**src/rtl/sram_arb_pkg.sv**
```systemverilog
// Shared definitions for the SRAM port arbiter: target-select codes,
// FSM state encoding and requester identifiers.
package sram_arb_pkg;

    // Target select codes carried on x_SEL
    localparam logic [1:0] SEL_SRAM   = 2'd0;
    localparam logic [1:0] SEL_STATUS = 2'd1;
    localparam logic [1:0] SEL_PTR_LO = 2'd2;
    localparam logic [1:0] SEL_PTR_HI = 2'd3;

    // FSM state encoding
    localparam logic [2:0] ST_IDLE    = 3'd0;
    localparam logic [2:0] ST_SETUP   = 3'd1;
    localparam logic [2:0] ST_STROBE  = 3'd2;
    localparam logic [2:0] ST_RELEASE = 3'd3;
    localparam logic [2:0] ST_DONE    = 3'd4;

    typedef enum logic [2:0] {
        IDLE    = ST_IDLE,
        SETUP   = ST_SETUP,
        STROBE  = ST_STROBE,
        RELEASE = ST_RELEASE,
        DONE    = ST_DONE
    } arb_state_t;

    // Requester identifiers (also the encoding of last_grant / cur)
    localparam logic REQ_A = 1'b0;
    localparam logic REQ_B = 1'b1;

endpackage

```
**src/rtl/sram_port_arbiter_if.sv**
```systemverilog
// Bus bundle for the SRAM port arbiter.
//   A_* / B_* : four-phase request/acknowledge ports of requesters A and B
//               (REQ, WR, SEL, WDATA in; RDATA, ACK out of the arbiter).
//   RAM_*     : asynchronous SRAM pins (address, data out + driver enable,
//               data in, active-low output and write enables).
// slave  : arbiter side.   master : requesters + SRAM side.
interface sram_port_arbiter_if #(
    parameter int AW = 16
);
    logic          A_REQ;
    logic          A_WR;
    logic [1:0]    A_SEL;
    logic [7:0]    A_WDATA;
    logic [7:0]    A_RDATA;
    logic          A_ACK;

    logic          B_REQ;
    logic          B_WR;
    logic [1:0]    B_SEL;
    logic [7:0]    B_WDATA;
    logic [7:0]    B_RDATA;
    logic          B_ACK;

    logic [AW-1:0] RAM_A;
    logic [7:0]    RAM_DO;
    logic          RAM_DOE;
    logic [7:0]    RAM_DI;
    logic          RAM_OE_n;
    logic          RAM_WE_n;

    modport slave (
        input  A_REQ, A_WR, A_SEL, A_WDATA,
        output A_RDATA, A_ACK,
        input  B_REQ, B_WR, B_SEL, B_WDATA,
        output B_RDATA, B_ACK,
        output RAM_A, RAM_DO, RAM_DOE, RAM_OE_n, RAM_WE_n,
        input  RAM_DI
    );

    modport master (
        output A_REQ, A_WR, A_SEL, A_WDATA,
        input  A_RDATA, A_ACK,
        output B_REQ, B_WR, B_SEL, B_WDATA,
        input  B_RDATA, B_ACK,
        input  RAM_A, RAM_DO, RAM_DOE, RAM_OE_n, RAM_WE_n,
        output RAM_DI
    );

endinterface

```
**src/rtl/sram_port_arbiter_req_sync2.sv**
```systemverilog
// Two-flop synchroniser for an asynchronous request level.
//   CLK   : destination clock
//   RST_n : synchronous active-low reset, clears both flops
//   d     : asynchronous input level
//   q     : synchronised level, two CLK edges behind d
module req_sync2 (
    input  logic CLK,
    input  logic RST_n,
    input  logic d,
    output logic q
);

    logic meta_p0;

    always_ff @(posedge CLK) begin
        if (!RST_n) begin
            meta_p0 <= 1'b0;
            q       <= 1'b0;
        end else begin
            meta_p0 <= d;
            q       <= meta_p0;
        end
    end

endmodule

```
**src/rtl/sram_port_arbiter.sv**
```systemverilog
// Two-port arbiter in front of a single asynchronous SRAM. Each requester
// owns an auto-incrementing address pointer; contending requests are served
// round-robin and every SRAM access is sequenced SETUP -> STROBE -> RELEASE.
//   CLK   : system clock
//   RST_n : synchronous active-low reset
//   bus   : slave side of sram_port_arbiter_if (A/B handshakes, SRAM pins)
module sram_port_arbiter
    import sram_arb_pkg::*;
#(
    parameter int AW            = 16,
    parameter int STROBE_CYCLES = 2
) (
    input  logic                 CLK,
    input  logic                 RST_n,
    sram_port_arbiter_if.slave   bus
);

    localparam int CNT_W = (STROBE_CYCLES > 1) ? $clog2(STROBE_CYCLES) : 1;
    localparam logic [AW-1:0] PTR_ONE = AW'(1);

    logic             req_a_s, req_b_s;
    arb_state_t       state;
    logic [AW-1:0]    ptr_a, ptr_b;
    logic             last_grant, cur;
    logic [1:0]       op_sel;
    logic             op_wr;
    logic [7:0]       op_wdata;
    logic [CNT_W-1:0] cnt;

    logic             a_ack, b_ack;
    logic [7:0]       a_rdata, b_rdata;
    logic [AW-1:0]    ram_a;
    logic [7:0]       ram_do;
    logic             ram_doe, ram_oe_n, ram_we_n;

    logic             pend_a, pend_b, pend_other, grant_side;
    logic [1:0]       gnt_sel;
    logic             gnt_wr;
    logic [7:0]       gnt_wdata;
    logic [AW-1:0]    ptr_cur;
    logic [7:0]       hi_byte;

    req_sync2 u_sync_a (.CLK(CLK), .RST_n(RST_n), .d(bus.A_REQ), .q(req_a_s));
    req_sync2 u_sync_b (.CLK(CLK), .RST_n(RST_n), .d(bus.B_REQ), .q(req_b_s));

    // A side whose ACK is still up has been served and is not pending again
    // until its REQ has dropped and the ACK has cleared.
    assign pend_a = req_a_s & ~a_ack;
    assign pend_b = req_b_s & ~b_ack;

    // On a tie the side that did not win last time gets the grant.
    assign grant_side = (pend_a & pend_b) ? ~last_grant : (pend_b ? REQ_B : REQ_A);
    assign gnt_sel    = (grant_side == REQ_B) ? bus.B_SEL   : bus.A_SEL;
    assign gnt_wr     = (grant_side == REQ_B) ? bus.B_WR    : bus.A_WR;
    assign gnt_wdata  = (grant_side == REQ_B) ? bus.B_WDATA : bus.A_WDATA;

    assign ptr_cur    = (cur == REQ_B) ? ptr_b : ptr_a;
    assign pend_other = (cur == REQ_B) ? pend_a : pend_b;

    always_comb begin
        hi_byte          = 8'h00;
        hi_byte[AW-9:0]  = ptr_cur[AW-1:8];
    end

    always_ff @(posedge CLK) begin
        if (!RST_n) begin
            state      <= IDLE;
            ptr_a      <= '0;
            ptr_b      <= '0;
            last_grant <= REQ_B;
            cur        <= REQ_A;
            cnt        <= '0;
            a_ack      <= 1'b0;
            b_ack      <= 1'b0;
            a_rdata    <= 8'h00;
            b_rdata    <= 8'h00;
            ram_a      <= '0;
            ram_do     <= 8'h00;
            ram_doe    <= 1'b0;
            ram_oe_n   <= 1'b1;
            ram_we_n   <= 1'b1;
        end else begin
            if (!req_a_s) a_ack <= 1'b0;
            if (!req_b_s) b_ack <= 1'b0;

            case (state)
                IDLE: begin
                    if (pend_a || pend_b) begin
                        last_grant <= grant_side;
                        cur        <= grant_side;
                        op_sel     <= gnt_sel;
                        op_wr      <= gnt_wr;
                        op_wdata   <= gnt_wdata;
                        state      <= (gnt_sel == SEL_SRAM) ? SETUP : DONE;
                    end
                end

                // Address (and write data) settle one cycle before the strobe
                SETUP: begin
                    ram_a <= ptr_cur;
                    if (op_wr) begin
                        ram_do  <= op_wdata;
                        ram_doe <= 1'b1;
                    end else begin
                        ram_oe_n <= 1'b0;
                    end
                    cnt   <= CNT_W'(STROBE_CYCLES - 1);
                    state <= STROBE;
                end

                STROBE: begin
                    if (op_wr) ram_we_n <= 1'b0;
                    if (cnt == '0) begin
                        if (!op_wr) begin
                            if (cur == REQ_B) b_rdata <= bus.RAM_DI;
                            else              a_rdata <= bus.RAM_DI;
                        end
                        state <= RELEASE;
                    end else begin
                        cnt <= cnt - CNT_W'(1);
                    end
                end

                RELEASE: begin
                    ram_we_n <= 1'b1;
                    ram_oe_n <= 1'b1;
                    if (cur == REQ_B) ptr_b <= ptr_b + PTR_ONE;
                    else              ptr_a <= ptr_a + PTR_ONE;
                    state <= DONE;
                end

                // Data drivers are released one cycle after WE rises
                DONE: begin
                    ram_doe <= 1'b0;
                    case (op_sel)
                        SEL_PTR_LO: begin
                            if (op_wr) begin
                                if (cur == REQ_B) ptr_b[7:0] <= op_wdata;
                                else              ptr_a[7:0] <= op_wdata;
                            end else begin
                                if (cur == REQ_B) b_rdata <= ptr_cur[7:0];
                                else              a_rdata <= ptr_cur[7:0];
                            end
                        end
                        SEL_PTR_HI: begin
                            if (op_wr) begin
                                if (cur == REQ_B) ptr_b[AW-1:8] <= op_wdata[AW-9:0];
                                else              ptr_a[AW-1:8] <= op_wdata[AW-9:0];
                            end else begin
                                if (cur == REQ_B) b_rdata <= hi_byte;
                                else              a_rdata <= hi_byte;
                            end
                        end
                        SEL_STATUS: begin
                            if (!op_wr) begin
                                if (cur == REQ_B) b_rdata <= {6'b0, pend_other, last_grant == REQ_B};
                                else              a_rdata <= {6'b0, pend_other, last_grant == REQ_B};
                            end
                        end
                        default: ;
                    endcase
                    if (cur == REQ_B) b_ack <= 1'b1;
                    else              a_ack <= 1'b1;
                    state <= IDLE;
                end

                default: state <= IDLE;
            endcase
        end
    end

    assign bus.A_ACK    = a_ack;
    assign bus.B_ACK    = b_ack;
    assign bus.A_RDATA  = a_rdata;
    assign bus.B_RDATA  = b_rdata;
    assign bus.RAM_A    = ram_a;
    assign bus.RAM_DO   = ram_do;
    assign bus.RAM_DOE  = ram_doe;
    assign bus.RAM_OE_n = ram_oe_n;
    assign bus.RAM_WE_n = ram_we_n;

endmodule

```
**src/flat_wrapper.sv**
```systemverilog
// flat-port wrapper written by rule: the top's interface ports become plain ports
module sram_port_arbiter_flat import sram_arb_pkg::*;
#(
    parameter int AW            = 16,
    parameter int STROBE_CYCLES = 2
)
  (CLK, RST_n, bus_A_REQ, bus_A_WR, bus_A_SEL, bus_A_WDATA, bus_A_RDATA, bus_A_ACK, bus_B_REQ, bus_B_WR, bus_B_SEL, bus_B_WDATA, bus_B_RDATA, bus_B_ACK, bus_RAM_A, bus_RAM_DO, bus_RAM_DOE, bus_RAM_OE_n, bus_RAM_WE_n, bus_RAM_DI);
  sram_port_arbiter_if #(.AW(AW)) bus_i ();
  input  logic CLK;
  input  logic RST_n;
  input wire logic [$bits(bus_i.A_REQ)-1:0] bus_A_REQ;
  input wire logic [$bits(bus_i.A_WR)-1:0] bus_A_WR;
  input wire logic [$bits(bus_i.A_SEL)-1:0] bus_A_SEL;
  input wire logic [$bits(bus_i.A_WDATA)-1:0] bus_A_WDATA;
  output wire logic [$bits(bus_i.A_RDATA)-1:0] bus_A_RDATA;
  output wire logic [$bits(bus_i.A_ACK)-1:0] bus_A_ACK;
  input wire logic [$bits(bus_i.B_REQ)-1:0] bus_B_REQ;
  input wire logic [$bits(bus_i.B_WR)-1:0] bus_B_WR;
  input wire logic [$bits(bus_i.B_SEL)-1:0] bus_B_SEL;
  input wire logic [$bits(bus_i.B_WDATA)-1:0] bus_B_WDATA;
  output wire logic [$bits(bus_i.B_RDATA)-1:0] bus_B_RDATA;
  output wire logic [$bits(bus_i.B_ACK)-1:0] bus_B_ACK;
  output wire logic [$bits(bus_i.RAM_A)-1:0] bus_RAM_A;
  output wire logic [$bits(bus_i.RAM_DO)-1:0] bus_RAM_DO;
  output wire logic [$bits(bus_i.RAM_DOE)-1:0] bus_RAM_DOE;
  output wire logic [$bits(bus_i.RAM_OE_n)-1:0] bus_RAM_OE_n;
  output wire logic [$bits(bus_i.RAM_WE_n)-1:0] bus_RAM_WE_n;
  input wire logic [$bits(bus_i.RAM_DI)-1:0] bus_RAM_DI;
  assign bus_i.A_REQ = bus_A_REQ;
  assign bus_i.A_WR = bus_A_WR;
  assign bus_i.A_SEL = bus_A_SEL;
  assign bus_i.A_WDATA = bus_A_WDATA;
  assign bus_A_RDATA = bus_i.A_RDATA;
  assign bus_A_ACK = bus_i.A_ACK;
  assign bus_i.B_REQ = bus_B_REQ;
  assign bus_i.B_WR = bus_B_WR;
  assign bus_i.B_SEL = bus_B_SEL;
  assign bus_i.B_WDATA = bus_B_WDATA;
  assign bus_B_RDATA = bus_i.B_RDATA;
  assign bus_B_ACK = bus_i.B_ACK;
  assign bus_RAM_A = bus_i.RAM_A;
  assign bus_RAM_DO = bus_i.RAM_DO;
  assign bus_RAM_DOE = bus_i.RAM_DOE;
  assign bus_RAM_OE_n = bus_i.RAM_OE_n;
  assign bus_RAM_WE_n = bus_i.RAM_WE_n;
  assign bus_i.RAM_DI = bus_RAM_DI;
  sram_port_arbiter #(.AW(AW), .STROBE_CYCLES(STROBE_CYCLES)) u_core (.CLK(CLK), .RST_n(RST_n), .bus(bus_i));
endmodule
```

--------------------------------------------------

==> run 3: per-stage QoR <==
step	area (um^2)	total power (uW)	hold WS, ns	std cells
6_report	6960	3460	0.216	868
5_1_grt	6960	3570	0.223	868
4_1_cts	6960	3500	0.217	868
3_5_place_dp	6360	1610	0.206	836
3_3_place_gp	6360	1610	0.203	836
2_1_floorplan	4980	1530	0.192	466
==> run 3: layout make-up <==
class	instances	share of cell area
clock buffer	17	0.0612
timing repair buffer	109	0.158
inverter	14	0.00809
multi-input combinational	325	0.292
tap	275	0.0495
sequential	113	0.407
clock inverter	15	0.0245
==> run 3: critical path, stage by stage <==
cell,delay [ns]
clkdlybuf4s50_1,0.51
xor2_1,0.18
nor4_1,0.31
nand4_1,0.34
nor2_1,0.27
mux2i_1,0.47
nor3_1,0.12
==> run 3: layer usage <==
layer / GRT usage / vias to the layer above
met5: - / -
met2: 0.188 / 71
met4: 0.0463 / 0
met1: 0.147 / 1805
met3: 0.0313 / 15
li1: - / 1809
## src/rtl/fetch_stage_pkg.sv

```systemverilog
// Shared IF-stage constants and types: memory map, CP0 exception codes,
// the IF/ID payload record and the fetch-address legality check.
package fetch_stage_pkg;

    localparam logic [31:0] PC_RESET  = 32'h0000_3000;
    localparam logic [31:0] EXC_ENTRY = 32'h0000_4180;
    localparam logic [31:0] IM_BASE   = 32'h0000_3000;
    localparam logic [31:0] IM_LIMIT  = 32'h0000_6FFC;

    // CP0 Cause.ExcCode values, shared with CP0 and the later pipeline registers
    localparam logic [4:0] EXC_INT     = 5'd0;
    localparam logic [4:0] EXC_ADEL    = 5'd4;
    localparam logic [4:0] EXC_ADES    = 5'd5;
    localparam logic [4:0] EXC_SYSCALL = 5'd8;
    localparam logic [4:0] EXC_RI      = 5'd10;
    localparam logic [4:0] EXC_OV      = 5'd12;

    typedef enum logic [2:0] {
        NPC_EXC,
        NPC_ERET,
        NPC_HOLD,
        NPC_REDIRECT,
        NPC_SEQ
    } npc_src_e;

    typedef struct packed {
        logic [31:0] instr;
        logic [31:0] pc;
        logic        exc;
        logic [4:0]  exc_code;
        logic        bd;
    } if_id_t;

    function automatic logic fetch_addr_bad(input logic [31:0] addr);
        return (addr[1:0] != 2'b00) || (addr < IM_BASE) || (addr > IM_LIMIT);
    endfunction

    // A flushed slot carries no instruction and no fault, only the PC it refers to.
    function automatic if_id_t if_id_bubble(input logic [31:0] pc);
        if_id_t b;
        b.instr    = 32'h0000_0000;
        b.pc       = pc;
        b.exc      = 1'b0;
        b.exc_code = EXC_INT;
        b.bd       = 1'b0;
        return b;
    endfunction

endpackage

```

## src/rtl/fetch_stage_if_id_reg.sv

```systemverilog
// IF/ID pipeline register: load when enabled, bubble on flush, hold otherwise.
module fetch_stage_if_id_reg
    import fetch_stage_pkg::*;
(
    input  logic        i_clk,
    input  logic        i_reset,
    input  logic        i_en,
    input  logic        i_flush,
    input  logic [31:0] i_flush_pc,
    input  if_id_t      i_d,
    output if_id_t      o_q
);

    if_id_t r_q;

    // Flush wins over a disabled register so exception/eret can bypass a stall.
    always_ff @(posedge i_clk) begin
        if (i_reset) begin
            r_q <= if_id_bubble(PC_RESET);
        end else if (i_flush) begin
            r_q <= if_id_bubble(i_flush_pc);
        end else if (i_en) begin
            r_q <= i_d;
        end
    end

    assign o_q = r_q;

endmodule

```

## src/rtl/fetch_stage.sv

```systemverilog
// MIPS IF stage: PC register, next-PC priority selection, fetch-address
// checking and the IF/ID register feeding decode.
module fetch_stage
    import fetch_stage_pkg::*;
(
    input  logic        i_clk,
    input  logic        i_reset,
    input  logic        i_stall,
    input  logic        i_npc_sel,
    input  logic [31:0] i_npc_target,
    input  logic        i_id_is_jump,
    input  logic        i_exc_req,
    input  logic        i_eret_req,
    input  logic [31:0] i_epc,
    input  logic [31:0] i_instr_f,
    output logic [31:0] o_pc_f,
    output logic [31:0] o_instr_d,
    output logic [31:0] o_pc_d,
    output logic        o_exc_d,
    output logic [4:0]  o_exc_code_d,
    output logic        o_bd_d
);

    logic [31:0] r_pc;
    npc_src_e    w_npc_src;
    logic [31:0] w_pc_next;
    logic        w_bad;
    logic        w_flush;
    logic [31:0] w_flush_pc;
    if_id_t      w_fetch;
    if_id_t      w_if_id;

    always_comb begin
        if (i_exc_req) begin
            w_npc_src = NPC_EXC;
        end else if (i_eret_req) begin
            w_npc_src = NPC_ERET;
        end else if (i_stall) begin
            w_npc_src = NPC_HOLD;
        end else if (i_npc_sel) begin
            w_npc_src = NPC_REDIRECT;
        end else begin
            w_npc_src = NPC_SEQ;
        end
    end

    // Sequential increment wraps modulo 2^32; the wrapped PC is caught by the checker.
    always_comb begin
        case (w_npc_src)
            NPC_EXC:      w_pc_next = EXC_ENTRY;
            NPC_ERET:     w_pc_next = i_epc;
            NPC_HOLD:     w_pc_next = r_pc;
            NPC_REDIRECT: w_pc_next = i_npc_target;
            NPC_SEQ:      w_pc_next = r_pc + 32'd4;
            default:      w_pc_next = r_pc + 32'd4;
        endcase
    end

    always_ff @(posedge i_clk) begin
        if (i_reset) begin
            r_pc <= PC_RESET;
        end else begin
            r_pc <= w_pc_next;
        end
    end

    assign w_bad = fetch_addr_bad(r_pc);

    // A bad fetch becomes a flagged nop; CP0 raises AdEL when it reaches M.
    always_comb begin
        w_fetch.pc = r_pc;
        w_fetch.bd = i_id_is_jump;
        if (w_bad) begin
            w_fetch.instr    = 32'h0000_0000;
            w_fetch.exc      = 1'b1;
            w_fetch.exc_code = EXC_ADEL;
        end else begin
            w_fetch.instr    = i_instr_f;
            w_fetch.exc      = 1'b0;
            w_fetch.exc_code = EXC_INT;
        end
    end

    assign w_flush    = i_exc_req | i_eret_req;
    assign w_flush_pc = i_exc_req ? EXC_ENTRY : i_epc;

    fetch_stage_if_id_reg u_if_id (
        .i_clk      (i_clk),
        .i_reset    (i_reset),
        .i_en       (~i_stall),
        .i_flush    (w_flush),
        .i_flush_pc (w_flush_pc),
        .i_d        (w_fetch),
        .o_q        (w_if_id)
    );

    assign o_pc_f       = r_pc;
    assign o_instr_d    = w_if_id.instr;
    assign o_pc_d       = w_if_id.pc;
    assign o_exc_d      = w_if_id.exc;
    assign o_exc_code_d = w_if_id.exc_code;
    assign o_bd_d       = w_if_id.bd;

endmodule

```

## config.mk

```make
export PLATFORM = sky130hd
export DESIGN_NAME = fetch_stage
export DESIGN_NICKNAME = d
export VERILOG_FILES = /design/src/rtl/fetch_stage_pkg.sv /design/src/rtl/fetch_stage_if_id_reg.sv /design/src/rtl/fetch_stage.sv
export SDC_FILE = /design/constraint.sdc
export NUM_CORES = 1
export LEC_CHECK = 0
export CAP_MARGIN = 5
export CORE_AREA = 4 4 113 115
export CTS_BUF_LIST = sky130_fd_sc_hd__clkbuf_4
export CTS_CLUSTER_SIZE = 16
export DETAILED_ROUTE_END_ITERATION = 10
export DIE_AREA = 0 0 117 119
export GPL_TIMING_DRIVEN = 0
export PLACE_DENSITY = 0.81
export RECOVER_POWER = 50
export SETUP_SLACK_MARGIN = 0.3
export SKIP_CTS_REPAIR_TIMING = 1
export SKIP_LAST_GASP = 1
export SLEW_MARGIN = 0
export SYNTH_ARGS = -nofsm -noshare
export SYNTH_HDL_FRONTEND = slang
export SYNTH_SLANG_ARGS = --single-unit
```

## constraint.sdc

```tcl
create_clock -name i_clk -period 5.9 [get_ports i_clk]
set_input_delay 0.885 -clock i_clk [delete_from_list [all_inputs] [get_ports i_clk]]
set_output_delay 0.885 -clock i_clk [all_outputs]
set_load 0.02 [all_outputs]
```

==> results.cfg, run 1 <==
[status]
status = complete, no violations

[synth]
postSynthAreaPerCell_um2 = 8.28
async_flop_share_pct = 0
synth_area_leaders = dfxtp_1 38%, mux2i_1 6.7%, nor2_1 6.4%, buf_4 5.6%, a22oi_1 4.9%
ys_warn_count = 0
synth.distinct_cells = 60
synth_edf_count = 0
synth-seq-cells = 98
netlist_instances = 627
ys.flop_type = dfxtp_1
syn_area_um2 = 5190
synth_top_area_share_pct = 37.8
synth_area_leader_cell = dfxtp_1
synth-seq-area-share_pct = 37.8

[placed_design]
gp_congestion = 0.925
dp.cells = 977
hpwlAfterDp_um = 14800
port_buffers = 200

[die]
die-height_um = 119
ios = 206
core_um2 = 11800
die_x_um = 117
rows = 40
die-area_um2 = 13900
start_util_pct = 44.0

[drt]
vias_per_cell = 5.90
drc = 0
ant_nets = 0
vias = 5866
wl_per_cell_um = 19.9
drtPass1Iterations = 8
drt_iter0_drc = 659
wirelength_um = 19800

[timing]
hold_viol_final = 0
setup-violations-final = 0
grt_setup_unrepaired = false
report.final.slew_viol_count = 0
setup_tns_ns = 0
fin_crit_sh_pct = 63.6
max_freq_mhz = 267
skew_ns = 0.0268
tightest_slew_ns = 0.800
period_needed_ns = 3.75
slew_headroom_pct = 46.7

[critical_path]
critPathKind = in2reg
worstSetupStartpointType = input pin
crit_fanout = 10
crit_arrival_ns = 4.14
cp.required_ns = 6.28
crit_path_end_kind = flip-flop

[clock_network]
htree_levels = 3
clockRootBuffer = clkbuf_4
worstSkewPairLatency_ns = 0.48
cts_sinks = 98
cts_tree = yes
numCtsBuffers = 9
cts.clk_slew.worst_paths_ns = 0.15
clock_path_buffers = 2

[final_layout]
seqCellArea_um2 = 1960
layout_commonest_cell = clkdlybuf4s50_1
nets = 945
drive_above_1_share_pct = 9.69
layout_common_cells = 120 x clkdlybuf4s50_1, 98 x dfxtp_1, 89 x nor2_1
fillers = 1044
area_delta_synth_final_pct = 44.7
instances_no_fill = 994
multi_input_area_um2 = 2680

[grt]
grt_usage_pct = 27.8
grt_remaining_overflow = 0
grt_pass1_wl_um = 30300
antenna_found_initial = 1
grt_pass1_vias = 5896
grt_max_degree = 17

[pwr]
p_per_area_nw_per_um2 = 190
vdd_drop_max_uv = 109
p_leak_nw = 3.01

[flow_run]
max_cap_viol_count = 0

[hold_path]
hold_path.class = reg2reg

--------------------------------------------------

EXERCISE -
Copy each line from the data that features the string "encoding".

RESPONSE FOR THIS EXERCISE -
// FSM state encoding and requester identifiers.
    // FSM state encoding
    // Requester identifiers (also the encoding of last_grant / cur)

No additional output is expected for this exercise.